** Data records follows **

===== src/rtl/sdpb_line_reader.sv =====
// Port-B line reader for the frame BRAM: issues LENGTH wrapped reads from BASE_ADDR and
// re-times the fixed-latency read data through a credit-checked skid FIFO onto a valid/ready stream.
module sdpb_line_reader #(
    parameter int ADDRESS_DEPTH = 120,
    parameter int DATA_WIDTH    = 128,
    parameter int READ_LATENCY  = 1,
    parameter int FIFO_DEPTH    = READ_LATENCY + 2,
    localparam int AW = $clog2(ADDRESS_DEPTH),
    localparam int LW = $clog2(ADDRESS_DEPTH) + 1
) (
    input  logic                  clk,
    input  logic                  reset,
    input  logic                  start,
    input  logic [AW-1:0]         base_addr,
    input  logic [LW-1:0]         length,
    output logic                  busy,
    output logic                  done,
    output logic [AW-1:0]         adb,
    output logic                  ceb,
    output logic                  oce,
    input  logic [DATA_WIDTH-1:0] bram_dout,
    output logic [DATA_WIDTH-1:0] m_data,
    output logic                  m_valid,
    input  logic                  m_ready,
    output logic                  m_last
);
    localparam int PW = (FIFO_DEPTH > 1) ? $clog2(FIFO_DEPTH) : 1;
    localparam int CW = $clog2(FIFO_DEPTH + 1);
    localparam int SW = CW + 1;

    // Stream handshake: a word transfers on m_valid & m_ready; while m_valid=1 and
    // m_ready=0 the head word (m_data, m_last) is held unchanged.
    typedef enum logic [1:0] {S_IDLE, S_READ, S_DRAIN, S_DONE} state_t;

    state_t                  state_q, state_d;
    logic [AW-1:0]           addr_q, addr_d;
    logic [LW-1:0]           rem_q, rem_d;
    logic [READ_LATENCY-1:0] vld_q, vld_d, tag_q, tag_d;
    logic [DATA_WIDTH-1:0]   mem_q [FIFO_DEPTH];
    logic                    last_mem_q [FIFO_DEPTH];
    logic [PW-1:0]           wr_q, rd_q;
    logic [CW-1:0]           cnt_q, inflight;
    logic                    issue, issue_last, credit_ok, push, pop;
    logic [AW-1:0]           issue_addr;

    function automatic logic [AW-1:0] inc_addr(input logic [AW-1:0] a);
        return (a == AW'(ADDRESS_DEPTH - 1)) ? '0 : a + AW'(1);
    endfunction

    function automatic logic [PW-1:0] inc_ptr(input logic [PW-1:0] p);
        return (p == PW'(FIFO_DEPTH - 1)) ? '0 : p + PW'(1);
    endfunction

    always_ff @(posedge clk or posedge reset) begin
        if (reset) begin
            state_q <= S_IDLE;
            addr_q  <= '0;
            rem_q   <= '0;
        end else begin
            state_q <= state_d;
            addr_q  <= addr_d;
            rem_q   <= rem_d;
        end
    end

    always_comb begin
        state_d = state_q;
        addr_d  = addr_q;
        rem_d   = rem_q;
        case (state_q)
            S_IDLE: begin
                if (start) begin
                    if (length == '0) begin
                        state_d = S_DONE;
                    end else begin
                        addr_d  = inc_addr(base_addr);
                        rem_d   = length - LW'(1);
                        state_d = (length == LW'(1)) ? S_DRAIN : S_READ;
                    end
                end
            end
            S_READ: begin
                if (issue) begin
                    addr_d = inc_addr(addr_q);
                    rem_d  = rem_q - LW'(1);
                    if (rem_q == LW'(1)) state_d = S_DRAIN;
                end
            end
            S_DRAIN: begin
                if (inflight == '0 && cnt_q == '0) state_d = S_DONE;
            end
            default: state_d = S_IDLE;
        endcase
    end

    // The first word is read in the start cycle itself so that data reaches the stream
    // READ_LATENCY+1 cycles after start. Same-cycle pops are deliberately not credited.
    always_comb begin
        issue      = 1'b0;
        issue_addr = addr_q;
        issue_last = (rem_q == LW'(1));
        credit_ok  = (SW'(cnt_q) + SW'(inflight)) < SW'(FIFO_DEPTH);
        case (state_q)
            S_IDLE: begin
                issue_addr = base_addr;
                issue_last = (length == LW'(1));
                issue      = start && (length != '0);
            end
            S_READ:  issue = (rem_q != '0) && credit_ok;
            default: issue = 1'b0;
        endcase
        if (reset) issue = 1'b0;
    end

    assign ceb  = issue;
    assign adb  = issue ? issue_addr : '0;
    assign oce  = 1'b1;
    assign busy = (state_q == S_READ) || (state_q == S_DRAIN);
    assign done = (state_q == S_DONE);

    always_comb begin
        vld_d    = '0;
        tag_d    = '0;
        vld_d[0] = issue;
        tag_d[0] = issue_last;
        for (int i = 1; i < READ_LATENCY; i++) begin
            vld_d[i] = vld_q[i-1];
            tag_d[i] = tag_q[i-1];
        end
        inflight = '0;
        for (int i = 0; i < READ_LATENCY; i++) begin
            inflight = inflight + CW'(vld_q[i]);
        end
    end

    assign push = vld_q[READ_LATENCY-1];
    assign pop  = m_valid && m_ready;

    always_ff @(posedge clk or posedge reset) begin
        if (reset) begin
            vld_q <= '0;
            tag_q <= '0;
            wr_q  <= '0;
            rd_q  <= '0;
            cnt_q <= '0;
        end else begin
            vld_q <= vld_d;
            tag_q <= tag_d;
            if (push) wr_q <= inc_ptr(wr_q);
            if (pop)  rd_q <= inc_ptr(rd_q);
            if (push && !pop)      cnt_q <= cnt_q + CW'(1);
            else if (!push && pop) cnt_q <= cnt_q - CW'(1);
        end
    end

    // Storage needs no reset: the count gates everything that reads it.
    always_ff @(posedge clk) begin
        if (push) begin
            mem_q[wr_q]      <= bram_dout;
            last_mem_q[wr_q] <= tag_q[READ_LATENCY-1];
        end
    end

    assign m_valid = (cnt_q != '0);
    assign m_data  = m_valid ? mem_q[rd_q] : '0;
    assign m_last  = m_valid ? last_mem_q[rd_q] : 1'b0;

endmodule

** End of Data records **

#### [What to do]
From the entries above, extract every line where the word "automatic" appears.

#### [Result for this exercise]
    function automatic logic [AW-1:0] inc_addr(input logic [AW-1:0] a);
    function automatic logic [PW-1:0] inc_ptr(input logic [PW-1:0] p);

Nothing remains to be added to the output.